Saved data entries:
· · · · ·

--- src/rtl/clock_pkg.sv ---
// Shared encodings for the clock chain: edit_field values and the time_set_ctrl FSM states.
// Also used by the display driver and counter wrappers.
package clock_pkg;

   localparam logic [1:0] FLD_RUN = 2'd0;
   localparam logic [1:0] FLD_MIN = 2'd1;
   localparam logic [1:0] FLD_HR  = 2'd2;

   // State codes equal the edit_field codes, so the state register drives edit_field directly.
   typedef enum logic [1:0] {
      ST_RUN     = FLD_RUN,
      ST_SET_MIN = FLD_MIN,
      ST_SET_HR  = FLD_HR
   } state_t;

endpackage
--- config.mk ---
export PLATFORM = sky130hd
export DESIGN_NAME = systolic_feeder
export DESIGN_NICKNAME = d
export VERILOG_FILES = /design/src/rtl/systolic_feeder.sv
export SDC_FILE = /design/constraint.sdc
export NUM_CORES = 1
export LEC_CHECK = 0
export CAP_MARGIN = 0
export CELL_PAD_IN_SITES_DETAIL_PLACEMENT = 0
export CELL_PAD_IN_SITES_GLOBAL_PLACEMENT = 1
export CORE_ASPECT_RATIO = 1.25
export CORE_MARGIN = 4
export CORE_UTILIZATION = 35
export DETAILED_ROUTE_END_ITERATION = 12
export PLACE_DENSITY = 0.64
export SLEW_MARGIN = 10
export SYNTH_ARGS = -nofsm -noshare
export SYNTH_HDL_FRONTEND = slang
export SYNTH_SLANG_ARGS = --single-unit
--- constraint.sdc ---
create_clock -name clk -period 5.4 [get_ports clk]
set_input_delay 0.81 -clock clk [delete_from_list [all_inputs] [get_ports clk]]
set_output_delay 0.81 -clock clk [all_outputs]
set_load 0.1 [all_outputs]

· · · · ·

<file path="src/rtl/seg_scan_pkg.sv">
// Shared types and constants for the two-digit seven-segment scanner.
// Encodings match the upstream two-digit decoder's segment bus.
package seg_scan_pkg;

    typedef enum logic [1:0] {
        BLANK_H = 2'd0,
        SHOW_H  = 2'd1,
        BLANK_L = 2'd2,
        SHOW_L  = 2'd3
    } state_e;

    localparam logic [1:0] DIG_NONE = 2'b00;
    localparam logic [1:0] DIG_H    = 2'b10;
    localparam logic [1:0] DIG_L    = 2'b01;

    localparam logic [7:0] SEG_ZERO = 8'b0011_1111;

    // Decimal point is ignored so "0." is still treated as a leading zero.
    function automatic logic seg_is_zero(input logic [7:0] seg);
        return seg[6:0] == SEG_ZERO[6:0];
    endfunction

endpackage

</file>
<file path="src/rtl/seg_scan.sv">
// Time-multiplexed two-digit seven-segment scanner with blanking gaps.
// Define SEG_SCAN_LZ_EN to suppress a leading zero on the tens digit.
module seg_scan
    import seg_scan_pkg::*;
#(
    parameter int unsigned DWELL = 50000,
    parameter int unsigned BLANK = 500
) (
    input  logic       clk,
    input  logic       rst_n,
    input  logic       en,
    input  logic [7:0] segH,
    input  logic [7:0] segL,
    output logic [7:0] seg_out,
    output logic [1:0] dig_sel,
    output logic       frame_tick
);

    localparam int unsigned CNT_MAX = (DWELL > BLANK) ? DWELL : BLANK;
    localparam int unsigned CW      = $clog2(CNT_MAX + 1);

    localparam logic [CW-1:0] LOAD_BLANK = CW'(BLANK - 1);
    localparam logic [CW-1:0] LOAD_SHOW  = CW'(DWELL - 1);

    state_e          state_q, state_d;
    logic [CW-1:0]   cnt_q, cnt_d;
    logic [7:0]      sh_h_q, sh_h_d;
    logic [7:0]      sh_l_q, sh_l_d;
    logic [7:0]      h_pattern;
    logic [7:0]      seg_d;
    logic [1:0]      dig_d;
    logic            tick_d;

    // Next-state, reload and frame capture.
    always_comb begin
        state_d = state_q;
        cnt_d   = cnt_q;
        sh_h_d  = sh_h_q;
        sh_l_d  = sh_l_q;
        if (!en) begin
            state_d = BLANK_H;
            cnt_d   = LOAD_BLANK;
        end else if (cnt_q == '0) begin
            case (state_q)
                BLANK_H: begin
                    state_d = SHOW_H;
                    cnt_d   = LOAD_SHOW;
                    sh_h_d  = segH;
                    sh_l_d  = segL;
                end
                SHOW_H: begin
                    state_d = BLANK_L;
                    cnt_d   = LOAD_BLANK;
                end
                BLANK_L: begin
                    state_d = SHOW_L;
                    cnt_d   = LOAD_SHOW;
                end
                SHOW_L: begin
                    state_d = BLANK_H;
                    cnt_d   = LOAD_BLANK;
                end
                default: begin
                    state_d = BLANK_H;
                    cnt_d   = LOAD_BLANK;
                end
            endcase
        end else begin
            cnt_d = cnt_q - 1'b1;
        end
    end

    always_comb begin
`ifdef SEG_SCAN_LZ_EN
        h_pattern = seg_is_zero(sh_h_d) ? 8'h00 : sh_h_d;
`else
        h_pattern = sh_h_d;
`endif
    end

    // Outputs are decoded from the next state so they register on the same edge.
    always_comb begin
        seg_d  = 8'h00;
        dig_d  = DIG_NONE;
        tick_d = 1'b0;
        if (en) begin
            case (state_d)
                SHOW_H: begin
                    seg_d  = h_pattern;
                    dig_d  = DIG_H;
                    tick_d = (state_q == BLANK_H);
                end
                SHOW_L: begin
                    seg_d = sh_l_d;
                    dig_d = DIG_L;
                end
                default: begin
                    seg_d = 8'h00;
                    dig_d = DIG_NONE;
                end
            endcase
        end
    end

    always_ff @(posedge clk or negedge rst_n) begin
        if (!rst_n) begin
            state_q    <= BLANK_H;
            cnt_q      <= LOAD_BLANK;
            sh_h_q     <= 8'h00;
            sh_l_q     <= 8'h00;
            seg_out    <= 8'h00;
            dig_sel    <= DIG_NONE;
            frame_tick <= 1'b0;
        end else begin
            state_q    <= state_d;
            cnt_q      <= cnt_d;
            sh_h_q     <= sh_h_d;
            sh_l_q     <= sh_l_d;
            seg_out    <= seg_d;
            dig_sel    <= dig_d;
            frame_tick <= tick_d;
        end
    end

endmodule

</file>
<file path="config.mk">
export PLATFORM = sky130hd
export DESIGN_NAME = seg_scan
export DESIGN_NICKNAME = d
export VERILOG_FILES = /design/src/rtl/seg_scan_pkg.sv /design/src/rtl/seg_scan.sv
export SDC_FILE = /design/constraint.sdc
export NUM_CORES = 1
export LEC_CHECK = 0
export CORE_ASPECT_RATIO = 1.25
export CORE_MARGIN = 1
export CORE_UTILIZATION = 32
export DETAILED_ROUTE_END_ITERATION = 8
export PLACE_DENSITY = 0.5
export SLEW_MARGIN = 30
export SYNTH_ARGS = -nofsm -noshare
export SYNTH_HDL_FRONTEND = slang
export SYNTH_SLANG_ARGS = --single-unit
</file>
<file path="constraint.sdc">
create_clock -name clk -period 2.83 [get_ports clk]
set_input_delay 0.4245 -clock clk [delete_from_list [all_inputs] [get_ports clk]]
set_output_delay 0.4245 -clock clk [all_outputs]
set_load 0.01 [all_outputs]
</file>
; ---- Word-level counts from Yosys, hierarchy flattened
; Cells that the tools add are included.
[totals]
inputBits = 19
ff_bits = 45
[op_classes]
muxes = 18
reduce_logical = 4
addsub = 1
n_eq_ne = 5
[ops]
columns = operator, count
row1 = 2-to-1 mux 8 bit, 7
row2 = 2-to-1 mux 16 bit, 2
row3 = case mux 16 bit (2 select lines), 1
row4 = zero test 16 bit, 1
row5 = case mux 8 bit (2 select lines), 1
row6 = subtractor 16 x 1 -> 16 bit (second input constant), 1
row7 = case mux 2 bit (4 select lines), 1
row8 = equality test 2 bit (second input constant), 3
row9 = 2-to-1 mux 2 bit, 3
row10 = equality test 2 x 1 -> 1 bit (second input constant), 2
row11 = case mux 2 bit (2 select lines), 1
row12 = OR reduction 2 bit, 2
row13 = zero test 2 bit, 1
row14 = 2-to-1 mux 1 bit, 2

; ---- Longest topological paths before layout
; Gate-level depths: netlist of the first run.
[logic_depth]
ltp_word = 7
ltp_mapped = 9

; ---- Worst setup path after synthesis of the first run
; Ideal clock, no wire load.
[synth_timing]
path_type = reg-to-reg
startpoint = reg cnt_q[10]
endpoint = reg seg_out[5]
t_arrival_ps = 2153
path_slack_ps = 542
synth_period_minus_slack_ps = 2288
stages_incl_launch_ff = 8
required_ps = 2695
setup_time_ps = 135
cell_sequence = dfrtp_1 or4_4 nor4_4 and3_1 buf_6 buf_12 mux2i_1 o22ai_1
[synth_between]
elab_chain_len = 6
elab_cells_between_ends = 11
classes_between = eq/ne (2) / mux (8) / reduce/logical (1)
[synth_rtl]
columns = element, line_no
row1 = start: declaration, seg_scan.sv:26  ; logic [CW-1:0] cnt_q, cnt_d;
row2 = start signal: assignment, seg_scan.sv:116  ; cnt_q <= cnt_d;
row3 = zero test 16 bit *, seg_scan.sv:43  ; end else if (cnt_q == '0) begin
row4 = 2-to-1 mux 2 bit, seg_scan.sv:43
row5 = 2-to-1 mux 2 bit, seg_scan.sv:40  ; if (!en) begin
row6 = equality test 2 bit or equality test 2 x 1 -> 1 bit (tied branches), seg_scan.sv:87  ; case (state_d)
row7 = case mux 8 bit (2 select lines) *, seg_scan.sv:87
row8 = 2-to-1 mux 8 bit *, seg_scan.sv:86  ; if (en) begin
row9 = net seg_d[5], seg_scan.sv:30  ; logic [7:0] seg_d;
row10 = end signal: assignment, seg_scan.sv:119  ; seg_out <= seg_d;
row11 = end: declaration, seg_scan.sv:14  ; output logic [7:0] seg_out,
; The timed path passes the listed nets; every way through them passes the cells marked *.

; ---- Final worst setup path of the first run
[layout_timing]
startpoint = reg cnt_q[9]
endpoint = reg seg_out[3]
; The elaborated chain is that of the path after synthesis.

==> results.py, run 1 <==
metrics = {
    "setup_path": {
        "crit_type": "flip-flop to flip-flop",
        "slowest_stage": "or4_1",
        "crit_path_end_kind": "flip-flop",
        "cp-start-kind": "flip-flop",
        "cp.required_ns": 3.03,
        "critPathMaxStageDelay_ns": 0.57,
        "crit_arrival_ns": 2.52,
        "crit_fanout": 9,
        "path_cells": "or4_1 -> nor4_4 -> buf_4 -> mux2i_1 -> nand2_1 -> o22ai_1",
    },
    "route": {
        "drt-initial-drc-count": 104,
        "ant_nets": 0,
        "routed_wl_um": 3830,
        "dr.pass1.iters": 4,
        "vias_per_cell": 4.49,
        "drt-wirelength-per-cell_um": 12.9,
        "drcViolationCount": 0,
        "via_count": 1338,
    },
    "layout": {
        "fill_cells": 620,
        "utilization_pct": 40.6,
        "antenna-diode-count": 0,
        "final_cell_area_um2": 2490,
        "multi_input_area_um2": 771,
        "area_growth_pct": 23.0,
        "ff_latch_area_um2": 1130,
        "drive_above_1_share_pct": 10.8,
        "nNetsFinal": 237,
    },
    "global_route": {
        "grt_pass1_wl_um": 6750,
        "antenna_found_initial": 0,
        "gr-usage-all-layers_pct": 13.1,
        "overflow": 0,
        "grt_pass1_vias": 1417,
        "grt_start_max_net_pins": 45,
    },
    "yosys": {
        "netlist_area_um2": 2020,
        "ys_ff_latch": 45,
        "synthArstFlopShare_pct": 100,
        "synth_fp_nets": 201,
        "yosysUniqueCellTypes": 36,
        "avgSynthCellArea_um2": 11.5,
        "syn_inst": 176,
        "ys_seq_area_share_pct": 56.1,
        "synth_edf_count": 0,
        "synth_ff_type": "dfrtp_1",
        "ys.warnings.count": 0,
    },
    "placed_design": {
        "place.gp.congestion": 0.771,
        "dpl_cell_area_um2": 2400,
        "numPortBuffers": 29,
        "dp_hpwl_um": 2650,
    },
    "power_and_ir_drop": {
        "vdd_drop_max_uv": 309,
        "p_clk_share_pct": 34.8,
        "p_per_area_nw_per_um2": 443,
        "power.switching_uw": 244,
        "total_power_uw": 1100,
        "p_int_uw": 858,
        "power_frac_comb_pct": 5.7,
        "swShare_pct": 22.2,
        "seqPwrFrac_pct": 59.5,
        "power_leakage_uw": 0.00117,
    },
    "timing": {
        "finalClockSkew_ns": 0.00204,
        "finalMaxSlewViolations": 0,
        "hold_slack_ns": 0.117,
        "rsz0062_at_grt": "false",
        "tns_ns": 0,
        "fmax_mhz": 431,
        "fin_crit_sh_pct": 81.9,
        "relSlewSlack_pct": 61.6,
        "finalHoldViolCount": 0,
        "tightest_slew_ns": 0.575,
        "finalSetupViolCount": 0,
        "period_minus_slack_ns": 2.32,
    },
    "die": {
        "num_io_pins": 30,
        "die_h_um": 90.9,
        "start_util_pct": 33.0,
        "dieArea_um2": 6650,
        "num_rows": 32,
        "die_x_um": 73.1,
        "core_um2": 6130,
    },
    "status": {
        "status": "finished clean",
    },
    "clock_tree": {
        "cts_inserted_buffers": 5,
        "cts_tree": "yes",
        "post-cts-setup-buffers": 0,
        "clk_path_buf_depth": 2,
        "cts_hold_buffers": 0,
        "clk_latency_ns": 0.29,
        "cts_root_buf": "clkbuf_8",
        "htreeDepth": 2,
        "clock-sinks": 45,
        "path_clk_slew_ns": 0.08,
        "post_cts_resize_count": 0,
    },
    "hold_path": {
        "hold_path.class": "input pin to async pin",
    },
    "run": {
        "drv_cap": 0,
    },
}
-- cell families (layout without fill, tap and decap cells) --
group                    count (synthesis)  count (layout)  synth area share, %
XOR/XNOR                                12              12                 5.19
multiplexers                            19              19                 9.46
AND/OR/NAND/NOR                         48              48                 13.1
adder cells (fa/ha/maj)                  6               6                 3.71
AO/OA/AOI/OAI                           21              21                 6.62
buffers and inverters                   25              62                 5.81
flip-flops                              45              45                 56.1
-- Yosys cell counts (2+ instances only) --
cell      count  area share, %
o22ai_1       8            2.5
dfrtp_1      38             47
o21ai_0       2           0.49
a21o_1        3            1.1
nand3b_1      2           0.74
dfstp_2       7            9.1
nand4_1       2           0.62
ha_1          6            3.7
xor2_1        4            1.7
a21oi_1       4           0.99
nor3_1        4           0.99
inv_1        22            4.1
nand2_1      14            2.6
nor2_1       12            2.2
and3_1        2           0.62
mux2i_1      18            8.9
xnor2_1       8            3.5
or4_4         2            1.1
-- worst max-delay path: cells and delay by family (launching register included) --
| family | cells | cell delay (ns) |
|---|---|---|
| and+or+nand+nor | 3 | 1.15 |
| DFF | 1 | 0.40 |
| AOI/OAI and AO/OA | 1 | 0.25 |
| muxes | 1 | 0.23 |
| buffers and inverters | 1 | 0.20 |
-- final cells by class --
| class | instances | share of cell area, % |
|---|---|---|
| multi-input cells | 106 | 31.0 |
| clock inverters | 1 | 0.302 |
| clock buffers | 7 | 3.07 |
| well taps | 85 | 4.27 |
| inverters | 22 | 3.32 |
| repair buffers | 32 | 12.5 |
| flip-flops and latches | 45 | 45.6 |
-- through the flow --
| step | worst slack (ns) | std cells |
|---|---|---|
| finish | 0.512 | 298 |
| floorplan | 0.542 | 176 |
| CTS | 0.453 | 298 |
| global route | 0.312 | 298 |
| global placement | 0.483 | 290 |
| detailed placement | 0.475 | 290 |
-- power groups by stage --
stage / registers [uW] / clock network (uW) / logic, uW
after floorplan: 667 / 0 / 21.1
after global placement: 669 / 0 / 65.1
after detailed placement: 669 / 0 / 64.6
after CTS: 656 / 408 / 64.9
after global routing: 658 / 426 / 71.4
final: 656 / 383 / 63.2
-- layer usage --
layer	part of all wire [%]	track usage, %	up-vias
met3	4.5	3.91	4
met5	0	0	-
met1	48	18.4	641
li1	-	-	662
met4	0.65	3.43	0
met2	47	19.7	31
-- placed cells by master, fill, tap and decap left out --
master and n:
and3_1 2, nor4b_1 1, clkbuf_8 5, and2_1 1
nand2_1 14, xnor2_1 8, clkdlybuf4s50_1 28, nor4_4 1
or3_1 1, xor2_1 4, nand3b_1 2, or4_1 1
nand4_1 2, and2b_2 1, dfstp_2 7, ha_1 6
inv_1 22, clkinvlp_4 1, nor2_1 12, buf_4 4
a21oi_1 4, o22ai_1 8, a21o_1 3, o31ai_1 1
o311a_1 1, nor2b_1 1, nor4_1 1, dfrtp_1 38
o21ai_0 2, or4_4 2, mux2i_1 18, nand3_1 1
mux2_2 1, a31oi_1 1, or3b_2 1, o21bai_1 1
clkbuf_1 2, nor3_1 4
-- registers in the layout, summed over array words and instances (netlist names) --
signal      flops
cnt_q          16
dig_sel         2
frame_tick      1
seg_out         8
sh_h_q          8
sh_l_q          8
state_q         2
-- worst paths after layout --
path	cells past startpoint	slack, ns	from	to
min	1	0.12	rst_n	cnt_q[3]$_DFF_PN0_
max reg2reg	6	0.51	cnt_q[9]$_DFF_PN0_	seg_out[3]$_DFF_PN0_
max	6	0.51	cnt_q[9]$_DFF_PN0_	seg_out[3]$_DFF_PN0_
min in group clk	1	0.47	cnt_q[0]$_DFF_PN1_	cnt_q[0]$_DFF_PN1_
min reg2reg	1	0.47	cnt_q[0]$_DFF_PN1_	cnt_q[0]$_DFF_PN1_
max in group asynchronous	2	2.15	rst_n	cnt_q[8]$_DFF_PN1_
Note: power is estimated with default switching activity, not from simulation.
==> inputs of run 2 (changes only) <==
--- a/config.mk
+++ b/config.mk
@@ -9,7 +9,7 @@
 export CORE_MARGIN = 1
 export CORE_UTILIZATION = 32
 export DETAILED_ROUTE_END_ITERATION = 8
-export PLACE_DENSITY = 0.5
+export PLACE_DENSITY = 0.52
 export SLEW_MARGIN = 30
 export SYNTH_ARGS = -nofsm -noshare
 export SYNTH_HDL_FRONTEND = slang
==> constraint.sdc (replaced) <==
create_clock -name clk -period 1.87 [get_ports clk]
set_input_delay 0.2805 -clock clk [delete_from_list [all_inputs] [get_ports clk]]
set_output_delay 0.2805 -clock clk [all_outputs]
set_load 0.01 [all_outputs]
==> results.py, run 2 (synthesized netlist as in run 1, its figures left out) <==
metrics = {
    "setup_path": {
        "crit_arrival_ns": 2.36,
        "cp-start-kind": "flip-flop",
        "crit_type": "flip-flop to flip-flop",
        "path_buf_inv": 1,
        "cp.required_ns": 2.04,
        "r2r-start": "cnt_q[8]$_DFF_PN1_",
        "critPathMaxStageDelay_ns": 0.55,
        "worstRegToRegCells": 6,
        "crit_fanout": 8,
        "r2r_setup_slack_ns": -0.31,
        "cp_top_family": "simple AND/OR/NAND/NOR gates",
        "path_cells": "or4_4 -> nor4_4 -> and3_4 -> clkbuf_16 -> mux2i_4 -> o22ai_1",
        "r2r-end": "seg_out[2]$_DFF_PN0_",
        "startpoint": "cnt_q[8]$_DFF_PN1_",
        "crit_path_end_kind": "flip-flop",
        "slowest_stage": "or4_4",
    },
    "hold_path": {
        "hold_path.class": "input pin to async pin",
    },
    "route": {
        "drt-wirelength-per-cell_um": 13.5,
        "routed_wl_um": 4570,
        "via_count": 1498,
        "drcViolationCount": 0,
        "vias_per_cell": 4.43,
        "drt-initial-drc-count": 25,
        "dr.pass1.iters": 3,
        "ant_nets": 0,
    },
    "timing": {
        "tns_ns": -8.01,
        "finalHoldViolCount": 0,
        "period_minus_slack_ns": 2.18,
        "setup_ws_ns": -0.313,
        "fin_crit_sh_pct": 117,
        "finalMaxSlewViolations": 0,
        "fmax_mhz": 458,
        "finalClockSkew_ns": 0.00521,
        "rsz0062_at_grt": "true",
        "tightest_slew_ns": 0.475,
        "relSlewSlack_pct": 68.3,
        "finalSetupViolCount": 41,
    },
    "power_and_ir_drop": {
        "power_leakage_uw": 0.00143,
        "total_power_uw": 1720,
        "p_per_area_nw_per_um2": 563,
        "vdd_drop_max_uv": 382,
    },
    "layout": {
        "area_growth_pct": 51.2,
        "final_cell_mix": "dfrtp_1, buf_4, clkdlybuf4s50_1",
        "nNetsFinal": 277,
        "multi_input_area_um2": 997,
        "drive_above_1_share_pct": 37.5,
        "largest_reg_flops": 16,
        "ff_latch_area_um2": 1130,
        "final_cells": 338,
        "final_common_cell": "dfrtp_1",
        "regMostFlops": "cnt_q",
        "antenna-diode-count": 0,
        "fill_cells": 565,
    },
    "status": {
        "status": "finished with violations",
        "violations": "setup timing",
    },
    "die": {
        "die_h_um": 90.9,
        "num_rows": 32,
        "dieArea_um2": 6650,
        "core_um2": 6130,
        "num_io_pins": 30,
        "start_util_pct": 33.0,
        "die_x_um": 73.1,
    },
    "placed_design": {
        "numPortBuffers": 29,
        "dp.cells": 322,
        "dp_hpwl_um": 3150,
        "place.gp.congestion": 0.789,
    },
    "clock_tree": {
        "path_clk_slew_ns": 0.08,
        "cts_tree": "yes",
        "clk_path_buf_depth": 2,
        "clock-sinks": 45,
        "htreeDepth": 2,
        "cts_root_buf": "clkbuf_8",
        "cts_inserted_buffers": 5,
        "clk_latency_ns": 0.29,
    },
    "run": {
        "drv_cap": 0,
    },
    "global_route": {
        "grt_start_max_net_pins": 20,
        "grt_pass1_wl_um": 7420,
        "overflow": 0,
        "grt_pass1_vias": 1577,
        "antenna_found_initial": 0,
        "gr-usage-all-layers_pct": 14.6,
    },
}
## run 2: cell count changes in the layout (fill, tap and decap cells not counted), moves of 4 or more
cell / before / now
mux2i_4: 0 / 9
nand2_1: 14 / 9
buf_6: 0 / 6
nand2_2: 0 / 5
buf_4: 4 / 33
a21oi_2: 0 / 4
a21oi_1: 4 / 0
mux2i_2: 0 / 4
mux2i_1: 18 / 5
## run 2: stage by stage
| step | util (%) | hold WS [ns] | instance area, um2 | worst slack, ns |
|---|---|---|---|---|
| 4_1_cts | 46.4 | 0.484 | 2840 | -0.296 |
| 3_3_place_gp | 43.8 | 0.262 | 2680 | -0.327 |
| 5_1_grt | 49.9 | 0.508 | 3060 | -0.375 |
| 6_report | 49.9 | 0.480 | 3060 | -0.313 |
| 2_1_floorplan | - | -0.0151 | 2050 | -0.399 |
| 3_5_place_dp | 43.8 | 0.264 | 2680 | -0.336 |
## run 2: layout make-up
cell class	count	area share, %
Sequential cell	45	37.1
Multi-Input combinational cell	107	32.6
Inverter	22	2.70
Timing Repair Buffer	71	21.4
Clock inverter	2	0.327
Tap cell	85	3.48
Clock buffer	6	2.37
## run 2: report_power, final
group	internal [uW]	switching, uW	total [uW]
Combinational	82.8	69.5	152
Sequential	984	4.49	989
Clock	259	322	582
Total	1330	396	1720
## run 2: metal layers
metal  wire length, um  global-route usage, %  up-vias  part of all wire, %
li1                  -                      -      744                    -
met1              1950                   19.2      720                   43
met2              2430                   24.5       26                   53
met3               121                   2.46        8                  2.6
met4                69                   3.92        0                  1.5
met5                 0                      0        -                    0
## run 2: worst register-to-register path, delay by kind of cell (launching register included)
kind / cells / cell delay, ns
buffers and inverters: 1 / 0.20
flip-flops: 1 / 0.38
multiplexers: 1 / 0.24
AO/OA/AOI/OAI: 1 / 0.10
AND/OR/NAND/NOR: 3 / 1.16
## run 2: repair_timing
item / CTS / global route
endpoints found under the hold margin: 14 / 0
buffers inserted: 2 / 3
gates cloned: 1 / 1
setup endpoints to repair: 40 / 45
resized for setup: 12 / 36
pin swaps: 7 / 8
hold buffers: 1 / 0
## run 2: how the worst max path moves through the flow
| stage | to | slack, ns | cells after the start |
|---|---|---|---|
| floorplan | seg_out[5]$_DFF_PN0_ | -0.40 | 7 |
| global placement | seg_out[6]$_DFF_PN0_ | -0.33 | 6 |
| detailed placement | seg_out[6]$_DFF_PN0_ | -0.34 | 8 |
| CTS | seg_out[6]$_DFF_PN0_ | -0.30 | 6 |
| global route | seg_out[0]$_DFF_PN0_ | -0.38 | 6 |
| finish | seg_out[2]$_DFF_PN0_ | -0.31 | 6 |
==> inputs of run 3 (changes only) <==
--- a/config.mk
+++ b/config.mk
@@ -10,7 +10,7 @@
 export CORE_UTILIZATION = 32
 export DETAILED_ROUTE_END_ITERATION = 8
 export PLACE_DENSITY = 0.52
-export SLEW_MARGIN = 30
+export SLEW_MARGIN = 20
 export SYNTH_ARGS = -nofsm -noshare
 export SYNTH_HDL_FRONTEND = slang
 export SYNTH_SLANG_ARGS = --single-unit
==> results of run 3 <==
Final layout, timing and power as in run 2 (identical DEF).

· · · · ·

• [Requirement]:
If a line in the records has the word "finalSetupViolCount", copy that line.

• [Written solution]:
        "finalSetupViolCount": 0,
        "finalSetupViolCount": 41,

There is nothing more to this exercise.